Records excerpted from a collection
<file path="config.mk">
export PLATFORM = sky130hd
export DESIGN_NAME = usb_control_request_responder_unit_flat
export DESIGN_NICKNAME = d
export VERILOG_FILES = /design/src/rtl/core/ucr_pkg.sv /design/src/rtl/core/ucr_in_if.sv /design/src/rtl/core/ucr_out_if.sv /design/src/rtl/core/usb_control_request_responder_unit.sv /design/src/flat_wrapper.sv
export SDC_FILE = /design/constraint.sdc
export NUM_CORES = 1
export LEC_CHECK = 0
export BUFFER_PORTS_ARGS = -buffer_cell sky130_fd_sc_hd__buf_4
export CORE_ASPECT_RATIO = 1.1
export CORE_MARGIN = 10
export CORE_UTILIZATION = 52
export DETAILED_ROUTE_END_ITERATION = 8
export HOLD_SLACK_MARGIN = 0.08
export PLACE_DENSITY = 0.72
export SETUP_SLACK_MARGIN = 0.5
export SKIP_CTS_REPAIR_TIMING = 1
export SYNTH_ARGS = -nofsm -noshare
export SYNTH_HDL_FRONTEND = slang
export SYNTH_SLANG_ARGS = --single-unit
</file>
<file path="constraint.sdc">
create_clock -name clk -period 8.14 [get_ports clk]
set_input_delay 0.407 -clock clk [delete_from_list [all_inputs] [get_ports clk]]
set_output_delay 0.407 -clock clk [all_outputs]
set_load 0.05 [all_outputs]
</file>
<file path="src/rtl/core/ucr_pkg.sv">
// ----------------------------------------------------------------------------
// ucr_pkg: shared types and constants of the control request responder
// Holds the beat layouts of both channels, the action and event codes, the
// standard request codes and the descriptor table.
// ----------------------------------------------------------------------------
package ucr_pkg;

  // Action code carried by every result beat.
  typedef enum logic [1:0] {
    ACT_NONE  = 2'd0,
    ACT_DATA  = 2'd1,
    ACT_ZLP   = 2'd2,
    ACT_STALL = 2'd3
  } act_t;

  // Event codes of an input beat.
  localparam logic [1:0] EVT_SETUP = 2'd0;
  localparam logic [1:0] EVT_ACK   = 2'd1;
  localparam logic [1:0] EVT_RESET = 2'd2;

  // Standard request codes.
  localparam logic [7:0] REQ_GET_STATUS     = 8'h00;
  localparam logic [7:0] REQ_CLEAR_FEATURE  = 8'h01;
  localparam logic [7:0] REQ_SET_FEATURE    = 8'h03;
  localparam logic [7:0] REQ_SET_ADDRESS    = 8'h05;
  localparam logic [7:0] REQ_GET_DESCRIPTOR = 8'h06;
  localparam logic [7:0] REQ_GET_CONFIG     = 8'h08;
  localparam logic [7:0] REQ_SET_CONFIG     = 8'h09;
  localparam logic [7:0] REQ_SET_INTERFACE  = 8'h0B;

  // Descriptor types.
  localparam logic [7:0] DT_DEVICE    = 8'h01;
  localparam logic [7:0] DT_CONFIG    = 8'h02;
  localparam logic [7:0] DT_STRING    = 8'h03;
  localparam logic [7:0] DT_QUALIFIER = 8'h06;

  // Descriptor table layout.
  localparam int unsigned ROM_SIZE = 71;
  localparam logic [6:0] OFS_DEVICE     = 7'd0;
  localparam logic [5:0] LEN_DEVICE     = 6'd18;
  localparam logic [6:0] OFS_CONFIG     = 7'd18;
  localparam logic [5:0] LEN_CONFIG     = 6'd32;
  localparam logic [6:0] OFS_LANG       = 7'd50;
  localparam logic [5:0] LEN_LANG       = 6'd4;
  localparam logic [6:0] OFS_STR1       = 7'd54;
  localparam logic [5:0] LEN_STR1       = 6'd7;
  localparam logic [6:0] OFS_STR2       = 7'd61;
  localparam logic [5:0] LEN_STR2       = 6'd6;
  localparam logic [6:0] OFS_STAT_DEV   = 7'd67;
  localparam logic [6:0] OFS_STAT_OTHER = 7'd69;
  localparam logic [5:0] LEN_STAT       = 6'd2;

  // Place of the max packet size byte in the device descriptor.
  localparam logic [7:0] MPS_BYTE_ADDR = 8'd7;

  // Descriptor table. The max packet size byte is patched at the read port.
  localparam logic [7:0] DESC_ROM [ROM_SIZE] = '{
    8'd18, 8'h01, 8'h00, 8'h20, 8'h02, 8'h00, 8'h00, 8'h08,
    8'h94, 8'h06, 8'h00, 8'hFF, 8'h00, 8'h00, 8'h01, 8'h02, 8'h00, 8'h01,
    8'h09, 8'h02, 8'h20, 8'h00, 8'h01, 8'h01, 8'h00, 8'hC0, 8'h00,
    8'h09, 8'h04, 8'h00, 8'h00, 8'h02, 8'hFF, 8'hFF, 8'hFF, 8'h00,
    8'h07, 8'h05, 8'h81, 8'h02, 8'h40, 8'h00, 8'h00,
    8'h07, 8'h05, 8'h02, 8'h02, 8'h40, 8'h00, 8'h00,
    8'h04, 8'h03, 8'h09, 8'h08,
    8'h07, 8'h03, 8'h4C, 8'h45, 8'h47, 8'h4F, 8'h00,
    8'h06, 8'h03, 8'h4E, 8'h58, 8'h54, 8'h00,
    8'h01, 8'h00, 8'h00, 8'h00
  };

  // One table byte; addresses past the end read as zero.
  function automatic logic [7:0] rom_byte(input logic [7:0] addr);
    logic [7:0] b;
    b = 8'h00;
    if (addr < 8'(ROM_SIZE)) begin
      b = DESC_ROM[addr[6:0]];
    end
    return b;
  endfunction

  // Input beat.
  typedef struct packed {
    logic [1:0]  req_type;
    logic [7:0]  request_type_bits;
    logic [7:0]  request_code;
    logic [15:0] value_word;
    logic [15:0] length_word;
  } ucr_in_t;

  // Result beat.
  typedef struct packed {
    act_t        action;
    logic [63:0] packet_data;
    logic [3:0]  packet_bytes;
    logic        direction_in;
    logic [6:0]  device_address;
    logic        address_enabled;
    logic        configured;
  } ucr_out_t;

endpackage

</file>
<file path="src/rtl/core/ucr_in_if.sv">
// ----------------------------------------------------------------------------
// ucr_in_if: event channel of the control request responder
// Valid/ready channel that carries one decoded endpoint event per beat.
// ----------------------------------------------------------------------------
interface ucr_in_if import ucr_pkg::*; ();
  logic    valid;
  logic    ready;
  ucr_in_t data;

  modport source (output valid, output data, input ready);
  modport sink   (input valid, input data, output ready);
endinterface

</file>
<file path="src/rtl/core/ucr_out_if.sv">
// ----------------------------------------------------------------------------
// ucr_out_if: result channel of the control request responder
// Valid/ready channel that carries one endpoint action per beat.
// ----------------------------------------------------------------------------
interface ucr_out_if import ucr_pkg::*; ();
  logic     valid;
  logic     ready;
  ucr_out_t data;

  modport source (output valid, output data, input ready);
  modport sink   (input valid, input data, output ready);
endinterface

</file>
<file path="src/rtl/core/usb_control_request_responder_unit.sv">
// ----------------------------------------------------------------------------
// usb_control_request_responder_unit: endpoint-0 standard request responder
// Turns setup, acknowledge and bus reset events into endpoint-0 actions.
// ----------------------------------------------------------------------------
// The block takes one event beat per clock while the result side is not
// stalled, and returns exactly one result beat per event through the
// decision stage register and the output register. The rate of one beat per
// cycle is set by the request state update, which decides the action and
// advances the reply pointer in the cycle an event is accepted; the decision
// stage then reads the packet bytes out of the descriptor table into the
// output register. Long replies are continued one packet per acknowledge
// event, and a new address takes effect on the acknowledge after SET_ADDRESS.
module usb_control_request_responder_unit import ucr_pkg::*; #(
  parameter int unsigned EP0_PACKET_BYTES = 8
) (
  input  logic      clk,
  input  logic      rst_n,
  ucr_in_if.sink    in_bus,
  ucr_out_if.source out_bus
);

  localparam logic [6:0] PKT_BYTES = 7'(EP0_PACKET_BYTES);

  // Reply lengths that end on a packet boundary, one bit per length.
  function automatic logic [63:0] boundary_mask();
    logic [63:0] m;
    m = '0;
    for (int k = 0; k < 64; k++) begin
      m[k] = ((k % EP0_PACKET_BYTES) == 0);
    end
    return m;
  endfunction

  localparam logic [63:0] LEN_ON_BOUNDARY = boundary_mask();

  // Request state.
  logic [7:0] cfg_r, cfg_nxt;
  logic [6:0] pos_r, pos_nxt;
  logic [6:0] rem_r, rem_nxt;
  logic       zlp_r, zlp_nxt;
  logic       apend_r, apend_nxt;
  logic [6:0] paddr_r, paddr_nxt;
  logic [6:0] addr_r, addr_nxt;
  logic       addr_on_r, addr_on_nxt;

  // Decision stage toward the table read.
  logic       s1_v_r;
  act_t       s1_act_r, s1_act_nxt;
  logic [6:0] s1_pos_r, s1_pos_nxt;
  logic [3:0] s1_n_r, s1_n_nxt;
  logic       s1_getcfg_r, s1_getcfg_nxt;
  logic [7:0] s1_cfgval_r;
  logic       s1_dir_r, s1_dir_nxt;
  logic [6:0] s1_addr_r;
  logic       s1_addr_on_r;
  logic       s1_configured_r;

  // Output register.
  logic     out_v_r;
  ucr_out_t out_r, out_nxt;

  logic in_fire, out_adv, s1_move;

  // Beat flow between the two stages.
  assign out_adv      = !out_v_r || out_bus.ready;
  assign s1_move      = s1_v_r && out_adv;
  assign in_bus.ready = !s1_v_r || out_adv;
  assign in_fire      = in_bus.valid && in_bus.ready;

  // Event decode and state update.
  always_comb begin
    logic       start;
    logic       do_emit;
    logic [6:0] ofs;
    logic [5:0] len;
    logic [5:0] lenc;
    logic [6:0] pos_base;
    logic [6:0] rem_base;
    logic [3:0] n;
    ucr_in_t    ev;

    ev            = in_bus.data;
    start         = 1'b0;
    do_emit       = 1'b0;
    ofs           = '0;
    len           = '0;
    lenc          = '0;
    pos_base      = pos_r;
    rem_base      = rem_r;
    n             = '0;
    cfg_nxt       = cfg_r;
    pos_nxt       = pos_r;
    rem_nxt       = rem_r;
    zlp_nxt       = zlp_r;
    apend_nxt     = apend_r;
    paddr_nxt     = paddr_r;
    addr_nxt      = addr_r;
    addr_on_nxt   = addr_on_r;
    s1_act_nxt    = ACT_NONE;
    s1_pos_nxt    = '0;
    s1_n_nxt      = '0;
    s1_getcfg_nxt = 1'b0;
    s1_dir_nxt    = 1'b0;

    case (ev.req_type)
      EVT_SETUP: begin
        s1_dir_nxt = ev.request_type_bits[7];
        pos_nxt    = '0;
        rem_nxt    = '0;
        zlp_nxt    = 1'b0;
        apend_nxt  = 1'b0;
        paddr_nxt  = '0;
        case (ev.request_code)
          REQ_GET_STATUS: begin
            start = 1'b1;
            len   = LEN_STAT;
            ofs   = (ev.request_type_bits[3:0] == 4'd0) ? OFS_STAT_DEV : OFS_STAT_OTHER;
          end
          REQ_CLEAR_FEATURE, REQ_SET_FEATURE, REQ_SET_INTERFACE: begin
            s1_act_nxt = ACT_ZLP;
          end
          REQ_SET_ADDRESS: begin
            apend_nxt  = 1'b1;
            paddr_nxt  = ev.value_word[6:0];
            s1_act_nxt = ACT_ZLP;
          end
          REQ_GET_DESCRIPTOR: begin
            s1_act_nxt = ACT_STALL;
            if (ev.value_word[15:8] == DT_DEVICE) begin
              start = 1'b1;
              ofs   = OFS_DEVICE;
              len   = LEN_DEVICE;
            end else if (ev.value_word[15:8] == DT_CONFIG) begin
              start = 1'b1;
              ofs   = OFS_CONFIG;
              len   = LEN_CONFIG;
            end else if (ev.value_word[15:8] == DT_STRING) begin
              if (ev.value_word[7:0] == 8'd0) begin
                start = 1'b1;
                ofs   = OFS_LANG;
                len   = LEN_LANG;
              end else if (ev.value_word[7:0] == 8'd1) begin
                start = 1'b1;
                ofs   = OFS_STR1;
                len   = LEN_STR1;
              end else if (ev.value_word[7:0] == 8'd2) begin
                start = 1'b1;
                ofs   = OFS_STR2;
                len   = LEN_STR2;
              end
            end else if (ev.value_word[15:8] == DT_QUALIFIER) begin
              s1_act_nxt = ACT_ZLP;
            end
          end
          REQ_GET_CONFIG: begin
            if (ev.length_word == 16'd0) begin
              s1_act_nxt = ACT_ZLP;
            end else begin
              s1_act_nxt    = ACT_DATA;
              s1_getcfg_nxt = 1'b1;
              s1_n_nxt      = 4'd1;
            end
          end
          REQ_SET_CONFIG: begin
            cfg_nxt    = ev.value_word[7:0];
            s1_act_nxt = ACT_ZLP;
          end
          default: begin
            s1_act_nxt = ACT_STALL;
          end
        endcase

        // Reply start: cut to the host's length, then send the first packet.
        if (start) begin
          lenc = (ev.length_word < 16'(len)) ? ev.length_word[5:0] : len;
          if (lenc == 6'd0) begin
            s1_act_nxt = ACT_ZLP;
          end else begin
            pos_base = ofs;
            rem_base = 7'(lenc);
            zlp_nxt  = (16'(lenc) < ev.length_word) && LEN_ON_BOUNDARY[lenc];
            do_emit  = 1'b1;
          end
        end
      end
      EVT_ACK: begin
        if (rem_r != 7'd0) begin
          do_emit = 1'b1;
        end else if (zlp_r) begin
          zlp_nxt    = 1'b0;
          s1_act_nxt = ACT_ZLP;
        end else if (apend_r) begin
          addr_nxt    = paddr_r;
          addr_on_nxt = (paddr_r != 7'd0);
          apend_nxt   = 1'b0;
          paddr_nxt   = '0;
        end
      end
      EVT_RESET: begin
        cfg_nxt     = '0;
        pos_nxt     = '0;
        rem_nxt     = '0;
        zlp_nxt     = 1'b0;
        apend_nxt   = 1'b0;
        paddr_nxt   = '0;
        addr_nxt    = '0;
        addr_on_nxt = 1'b0;
      end
      default: begin
      end
    endcase

    // Next packet of the reply: advance the table pointer.
    if (do_emit) begin
      n          = (rem_base < PKT_BYTES) ? rem_base[3:0] : PKT_BYTES[3:0];
      pos_nxt    = pos_base + 7'(n);
      rem_nxt    = rem_base - 7'(n);
      s1_act_nxt = ACT_DATA;
      s1_pos_nxt = pos_base;
      s1_n_nxt   = n;
    end
  end

  // Request state registers.
  always_ff @(posedge clk) begin
    if (!rst_n) begin
      cfg_r     <= '0;
      pos_r     <= '0;
      rem_r     <= '0;
      zlp_r     <= 1'b0;
      apend_r   <= 1'b0;
      paddr_r   <= '0;
      addr_r    <= '0;
      addr_on_r <= 1'b0;
    end else if (in_fire) begin
      cfg_r     <= cfg_nxt;
      pos_r     <= pos_nxt;
      rem_r     <= rem_nxt;
      zlp_r     <= zlp_nxt;
      apend_r   <= apend_nxt;
      paddr_r   <= paddr_nxt;
      addr_r    <= addr_nxt;
      addr_on_r <= addr_on_nxt;
    end
  end

  // Decision stage: valid flag.
  always_ff @(posedge clk) begin
    if (!rst_n) begin
      s1_v_r <= 1'b0;
    end else if (in_fire) begin
      s1_v_r <= 1'b1;
    end else if (s1_move) begin
      s1_v_r <= 1'b0;
    end
  end

  // Decision stage: payload.
  always_ff @(posedge clk) begin
    if (in_fire) begin
      s1_act_r        <= s1_act_nxt;
      s1_pos_r        <= s1_pos_nxt;
      s1_n_r          <= s1_n_nxt;
      s1_getcfg_r     <= s1_getcfg_nxt;
      s1_cfgval_r     <= cfg_r;
      s1_dir_r        <= s1_dir_nxt;
      s1_addr_r       <= addr_nxt;
      s1_addr_on_r    <= addr_on_nxt;
      s1_configured_r <= (cfg_nxt != 8'd0);
    end
  end

  // Table read: gather up to eight bytes starting at the reply pointer.
  always_comb begin
    logic [63:0] window;
    logic [7:0]  a;
    logic [7:0]  b;
    window = '0;
    for (int i = 0; i < 8; i++) begin
      a = 8'(s1_pos_r) + 8'(i);
      b = (a == MPS_BYTE_ADDR) ? 8'(EP0_PACKET_BYTES) : rom_byte(a);
      if (4'(i) < s1_n_r) begin
        window[8*i +: 8] = b;
      end
    end
    out_nxt.action          = s1_act_r;
    out_nxt.packet_data     = s1_getcfg_r ? {56'd0, s1_cfgval_r} : window;
    out_nxt.packet_bytes    = s1_n_r;
    out_nxt.direction_in    = s1_dir_r;
    out_nxt.device_address  = s1_addr_r;
    out_nxt.address_enabled = s1_addr_on_r;
    out_nxt.configured      = s1_configured_r;
  end

  // Output register: valid flag.
  always_ff @(posedge clk) begin
    if (!rst_n) begin
      out_v_r <= 1'b0;
    end else if (out_adv) begin
      out_v_r <= s1_v_r;
    end
  end

  // Output register: payload.
  always_ff @(posedge clk) begin
    if (s1_move) begin
      out_r <= out_nxt;
    end
  end

  assign out_bus.valid = out_v_r;
  assign out_bus.data  = out_r;

  // Only a data beat carries bytes.
  a_bytes_only_data: assert property (@(posedge clk) disable iff (!rst_n)
    out_v_r && (out_r.action != ACT_DATA) |-> (out_r.packet_bytes == 4'd0))
    else $error("non-data beat carries packet bytes");

  // A data beat never exceeds the packet size.
  a_bytes_bound: assert property (@(posedge clk) disable iff (!rst_n)
    out_v_r |-> (32'(out_r.packet_bytes) <= EP0_PACKET_BYTES))
    else $error("packet longer than the endpoint packet size");

  // The address is enabled only with a nonzero address in effect.
  a_addr_enable: assert property (@(posedge clk) disable iff (!rst_n)
    addr_on_r |-> (addr_r != 7'd0))
    else $error("address enabled with address zero");

  // A bus reset clears the reply, the address and the configuration.
  a_bus_reset: assert property (@(posedge clk) disable iff (!rst_n)
    in_fire && (in_bus.data.req_type == EVT_RESET) |=>
      (rem_r == 7'd0) && !zlp_r && !addr_on_r && (cfg_r == 8'd0))
    else $error("bus reset left state behind");

  // An empty decision stage always takes the next event.
  a_ready_when_empty: assert property (@(posedge clk) disable iff (!rst_n)
    !s1_v_r |-> in_bus.ready)
    else $error("input stalled with an empty pipeline");

endmodule

</file>
<file path="src/flat_wrapper.sv">
// flat-port wrapper written by rule: the top's interface ports become plain ports
module usb_control_request_responder_unit_flat import ucr_pkg::*;
#(
  parameter int unsigned EP0_PACKET_BYTES = 8
)
  (clk, rst_n, in_bus_valid, in_bus_data, in_bus_ready, out_bus_valid, out_bus_data, out_bus_ready);
  ucr_in_if in_bus_i ();
  ucr_out_if out_bus_i ();
  input  logic clk;
  input  logic rst_n;
  input wire logic [$bits(in_bus_i.valid)-1:0] in_bus_valid;
  input wire logic [$bits(in_bus_i.data)-1:0] in_bus_data;
  output wire logic [$bits(in_bus_i.ready)-1:0] in_bus_ready;
  output wire logic [$bits(out_bus_i.valid)-1:0] out_bus_valid;
  output wire logic [$bits(out_bus_i.data)-1:0] out_bus_data;
  input wire logic [$bits(out_bus_i.ready)-1:0] out_bus_ready;
  assign in_bus_i.valid = in_bus_valid;
  assign in_bus_i.data = in_bus_data;
  assign in_bus_ready = in_bus_i.ready;
  assign out_bus_valid = out_bus_i.valid;
  assign out_bus_data = out_bus_i.data;
  assign out_bus_i.ready = out_bus_ready;
  usb_control_request_responder_unit #(.EP0_PACKET_BYTES(EP0_PACKET_BYTES)) u_core (.clk(clk), .rst_n(rst_n), .in_bus(in_bus_i), .out_bus(out_bus_i));
endmodule
</file>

**Problem to solve**: Starting from the line that contains "assign out_bus_i.ready = out_bus_ready;", reproduce each line of the data exactly through the last one.

**Answer to this task**:
  assign out_bus_i.ready = out_bus_ready;
  usb_control_request_responder_unit #(.EP0_PACKET_BYTES(EP0_PACKET_BYTES)) u_core (.clk(clk), .rst_n(rst_n), .in_bus(in_bus_i), .out_bus(out_bus_i));
endmodule
</file>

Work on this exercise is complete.